DATASET.
[Start of section]

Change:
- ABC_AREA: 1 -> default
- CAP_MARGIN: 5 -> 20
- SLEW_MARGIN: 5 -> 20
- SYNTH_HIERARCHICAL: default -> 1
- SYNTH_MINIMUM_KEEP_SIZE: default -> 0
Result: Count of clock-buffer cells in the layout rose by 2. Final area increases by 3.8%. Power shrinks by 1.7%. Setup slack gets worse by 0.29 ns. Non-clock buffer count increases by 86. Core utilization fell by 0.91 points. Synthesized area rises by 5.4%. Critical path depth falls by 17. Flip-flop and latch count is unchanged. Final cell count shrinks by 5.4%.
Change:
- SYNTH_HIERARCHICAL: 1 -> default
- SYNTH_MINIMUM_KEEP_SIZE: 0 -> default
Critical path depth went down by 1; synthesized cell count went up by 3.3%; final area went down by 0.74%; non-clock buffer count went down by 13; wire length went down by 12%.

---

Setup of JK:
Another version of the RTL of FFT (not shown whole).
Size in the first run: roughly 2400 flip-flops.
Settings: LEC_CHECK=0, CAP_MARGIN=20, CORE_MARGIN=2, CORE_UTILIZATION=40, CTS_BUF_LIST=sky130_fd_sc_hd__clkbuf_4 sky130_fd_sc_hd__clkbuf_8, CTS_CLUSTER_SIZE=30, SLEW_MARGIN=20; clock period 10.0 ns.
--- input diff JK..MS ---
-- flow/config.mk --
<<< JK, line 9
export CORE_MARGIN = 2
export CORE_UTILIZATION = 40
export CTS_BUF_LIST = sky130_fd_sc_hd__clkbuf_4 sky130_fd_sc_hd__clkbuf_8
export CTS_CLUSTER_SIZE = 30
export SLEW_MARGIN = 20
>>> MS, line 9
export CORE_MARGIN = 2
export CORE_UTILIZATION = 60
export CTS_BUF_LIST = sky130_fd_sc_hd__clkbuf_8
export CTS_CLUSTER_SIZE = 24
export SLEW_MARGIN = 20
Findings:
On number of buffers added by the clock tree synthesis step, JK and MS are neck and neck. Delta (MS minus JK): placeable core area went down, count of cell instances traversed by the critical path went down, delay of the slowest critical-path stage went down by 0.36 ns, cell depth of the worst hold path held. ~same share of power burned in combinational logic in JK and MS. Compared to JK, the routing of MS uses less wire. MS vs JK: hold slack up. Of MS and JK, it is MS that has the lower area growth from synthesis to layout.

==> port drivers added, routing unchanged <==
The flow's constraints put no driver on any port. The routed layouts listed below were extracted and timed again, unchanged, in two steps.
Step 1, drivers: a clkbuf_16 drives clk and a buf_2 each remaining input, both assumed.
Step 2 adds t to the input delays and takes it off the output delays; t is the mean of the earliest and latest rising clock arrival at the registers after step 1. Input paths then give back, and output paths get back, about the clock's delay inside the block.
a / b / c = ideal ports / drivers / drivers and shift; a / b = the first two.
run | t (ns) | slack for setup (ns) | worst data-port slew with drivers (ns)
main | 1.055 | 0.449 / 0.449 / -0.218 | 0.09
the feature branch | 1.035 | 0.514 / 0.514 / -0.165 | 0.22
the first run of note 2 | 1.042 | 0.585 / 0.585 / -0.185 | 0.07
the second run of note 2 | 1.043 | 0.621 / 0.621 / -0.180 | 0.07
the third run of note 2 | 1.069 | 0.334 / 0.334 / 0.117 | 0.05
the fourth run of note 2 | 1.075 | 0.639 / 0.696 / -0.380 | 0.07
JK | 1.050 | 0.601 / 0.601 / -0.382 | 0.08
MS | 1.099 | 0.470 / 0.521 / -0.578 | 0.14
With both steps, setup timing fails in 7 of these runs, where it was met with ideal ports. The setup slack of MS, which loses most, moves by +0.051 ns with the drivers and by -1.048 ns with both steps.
Background: an optimization exercise with open tools, aiming at small area, a short achievable clock period and few clock cycles. Do not read the settings as production practice.
The RTL was checked by simulation tests, not by an equivalence proof against the original design.
No activity file was given, so power comes from the tool's default toggle rates.

// CPU
module CPU(
	input clk,
	input rst,
	output reg [15 : 0]PC,
	input  [31 : 0]instr,
	output [15 : 0]mem_addr,
	output [15 : 0]mem_data,
	output write,
	input  [15 : 0]mem_rdata,
	output [255 : 0]REGS,
	output halted
);
For scale: about 420 flip-flops, ~360 I/O pins, roughly 21000 um^2 of cells after synthesis.
export LEC_CHECK = 0
export CAP_MARGIN = 20
export CORE_MARGIN = 2
export CORE_UTILIZATION = 40
export PLACE_DENSITY = 0.6
export SLEW_MARGIN = 20
create_clock -name core_clock -period 10.0 [get_ports {clk}]
standard.sh (not shown) runs the stock make flow with config.mk's settings and CLKGATE_MAP_FILE= SYNTH_SCRIPT=/design/flow/synth_recipe.tcl, a recipe that flattens the netlist after the stock synthesis.
==> flow/flow/run.sh <==
#!/bin/bash
# Layout flow: the standard ORFS flow, with the port buffers made from
# the smallest buffer cell (instead of the resizer's default pick), smaller
# clock-tree buffers and no dummy clock loads, and timing repair aimed below
# the clock period. Each tool's full output goes to make.log here and to
# the ORFS logs under orfs/logs.
set -euo pipefail
bash standard.sh \
  "BUFFER_PORTS_ARGS=-buffer_cell sky130_fd_sc_hd__buf_1" \
  "CTS_ARGS=-sink_clustering_enable -repair_clock_nets -dont_use_dummy_load -buf_list {sky130_fd_sc_hd__clkbuf_4 sky130_fd_sc_hd__clkbuf_8}" \
  SETUP_SLACK_MARGIN=6.2 \
  finish > make.log 2>&1
Testbench counts at the start, summed over its fixed seeds: cycles 154,407.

[End of section]

REQUIRED ACTION. A verbatim output of all the data above is needed.

RESPONSE BELOW.
Change:
- ABC_AREA: 1 -> default
- CAP_MARGIN: 5 -> 20
- SLEW_MARGIN: 5 -> 20
- SYNTH_HIERARCHICAL: default -> 1
- SYNTH_MINIMUM_KEEP_SIZE: default -> 0
Result: Count of clock-buffer cells in the layout rose by 2. Final area increases by 3.8%. Power shrinks by 1.7%. Setup slack gets worse by 0.29 ns. Non-clock buffer count increases by 86. Core utilization fell by 0.91 points. Synthesized area rises by 5.4%. Critical path depth falls by 17. Flip-flop and latch count is unchanged. Final cell count shrinks by 5.4%.
Change:
- SYNTH_HIERARCHICAL: 1 -> default
- SYNTH_MINIMUM_KEEP_SIZE: 0 -> default
Critical path depth went down by 1; synthesized cell count went up by 3.3%; final area went down by 0.74%; non-clock buffer count went down by 13; wire length went down by 12%.

---

Setup of JK:
Another version of the RTL of FFT (not shown whole).
Size in the first run: roughly 2400 flip-flops.
Settings: LEC_CHECK=0, CAP_MARGIN=20, CORE_MARGIN=2, CORE_UTILIZATION=40, CTS_BUF_LIST=sky130_fd_sc_hd__clkbuf_4 sky130_fd_sc_hd__clkbuf_8, CTS_CLUSTER_SIZE=30, SLEW_MARGIN=20; clock period 10.0 ns.
--- input diff JK..MS ---
-- flow/config.mk --
<<< JK, line 9
export CORE_MARGIN = 2
export CORE_UTILIZATION = 40
export CTS_BUF_LIST = sky130_fd_sc_hd__clkbuf_4 sky130_fd_sc_hd__clkbuf_8
export CTS_CLUSTER_SIZE = 30
export SLEW_MARGIN = 20
>>> MS, line 9
export CORE_MARGIN = 2
export CORE_UTILIZATION = 60
export CTS_BUF_LIST = sky130_fd_sc_hd__clkbuf_8
export CTS_CLUSTER_SIZE = 24
export SLEW_MARGIN = 20
Findings:
On number of buffers added by the clock tree synthesis step, JK and MS are neck and neck. Delta (MS minus JK): placeable core area went down, count of cell instances traversed by the critical path went down, delay of the slowest critical-path stage went down by 0.36 ns, cell depth of the worst hold path held. ~same share of power burned in combinational logic in JK and MS. Compared to JK, the routing of MS uses less wire. MS vs JK: hold slack up. Of MS and JK, it is MS that has the lower area growth from synthesis to layout.

==> port drivers added, routing unchanged <==
The flow's constraints put no driver on any port. The routed layouts listed below were extracted and timed again, unchanged, in two steps.
Step 1, drivers: a clkbuf_16 drives clk and a buf_2 each remaining input, both assumed.
Step 2 adds t to the input delays and takes it off the output delays; t is the mean of the earliest and latest rising clock arrival at the registers after step 1. Input paths then give back, and output paths get back, about the clock's delay inside the block.
a / b / c = ideal ports / drivers / drivers and shift; a / b = the first two.
run | t (ns) | slack for setup (ns) | worst data-port slew with drivers (ns)
main | 1.055 | 0.449 / 0.449 / -0.218 | 0.09
the feature branch | 1.035 | 0.514 / 0.514 / -0.165 | 0.22
the first run of note 2 | 1.042 | 0.585 / 0.585 / -0.185 | 0.07
the second run of note 2 | 1.043 | 0.621 / 0.621 / -0.180 | 0.07
the third run of note 2 | 1.069 | 0.334 / 0.334 / 0.117 | 0.05
the fourth run of note 2 | 1.075 | 0.639 / 0.696 / -0.380 | 0.07
JK | 1.050 | 0.601 / 0.601 / -0.382 | 0.08
MS | 1.099 | 0.470 / 0.521 / -0.578 | 0.14
With both steps, setup timing fails in 7 of these runs, where it was met with ideal ports. The setup slack of MS, which loses most, moves by +0.051 ns with the drivers and by -1.048 ns with both steps.
Background: an optimization exercise with open tools, aiming at small area, a short achievable clock period and few clock cycles. Do not read the settings as production practice.
The RTL was checked by simulation tests, not by an equivalence proof against the original design.
No activity file was given, so power comes from the tool's default toggle rates.

// CPU
module CPU(
	input clk,
	input rst,
	output reg [15 : 0]PC,
	input  [31 : 0]instr,
	output [15 : 0]mem_addr,
	output [15 : 0]mem_data,
	output write,
	input  [15 : 0]mem_rdata,
	output [255 : 0]REGS,
	output halted
);
For scale: about 420 flip-flops, ~360 I/O pins, roughly 21000 um^2 of cells after synthesis.
export LEC_CHECK = 0
export CAP_MARGIN = 20
export CORE_MARGIN = 2
export CORE_UTILIZATION = 40
export PLACE_DENSITY = 0.6
export SLEW_MARGIN = 20
create_clock -name core_clock -period 10.0 [get_ports {clk}]
standard.sh (not shown) runs the stock make flow with config.mk's settings and CLKGATE_MAP_FILE= SYNTH_SCRIPT=/design/flow/synth_recipe.tcl, a recipe that flattens the netlist after the stock synthesis.
==> flow/flow/run.sh <==
#!/bin/bash
# Layout flow: the standard ORFS flow, with the port buffers made from
# the smallest buffer cell (instead of the resizer's default pick), smaller
# clock-tree buffers and no dummy clock loads, and timing repair aimed below
# the clock period. Each tool's full output goes to make.log here and to
# the ORFS logs under orfs/logs.
set -euo pipefail
bash standard.sh \
  "BUFFER_PORTS_ARGS=-buffer_cell sky130_fd_sc_hd__buf_1" \
  "CTS_ARGS=-sink_clustering_enable -repair_clock_nets -dont_use_dummy_load -buf_list {sky130_fd_sc_hd__clkbuf_4 sky130_fd_sc_hd__clkbuf_8}" \
  SETUP_SLACK_MARGIN=6.2 \
  finish > make.log 2>&1
Testbench counts at the start, summed over its fixed seeds: cycles 154,407.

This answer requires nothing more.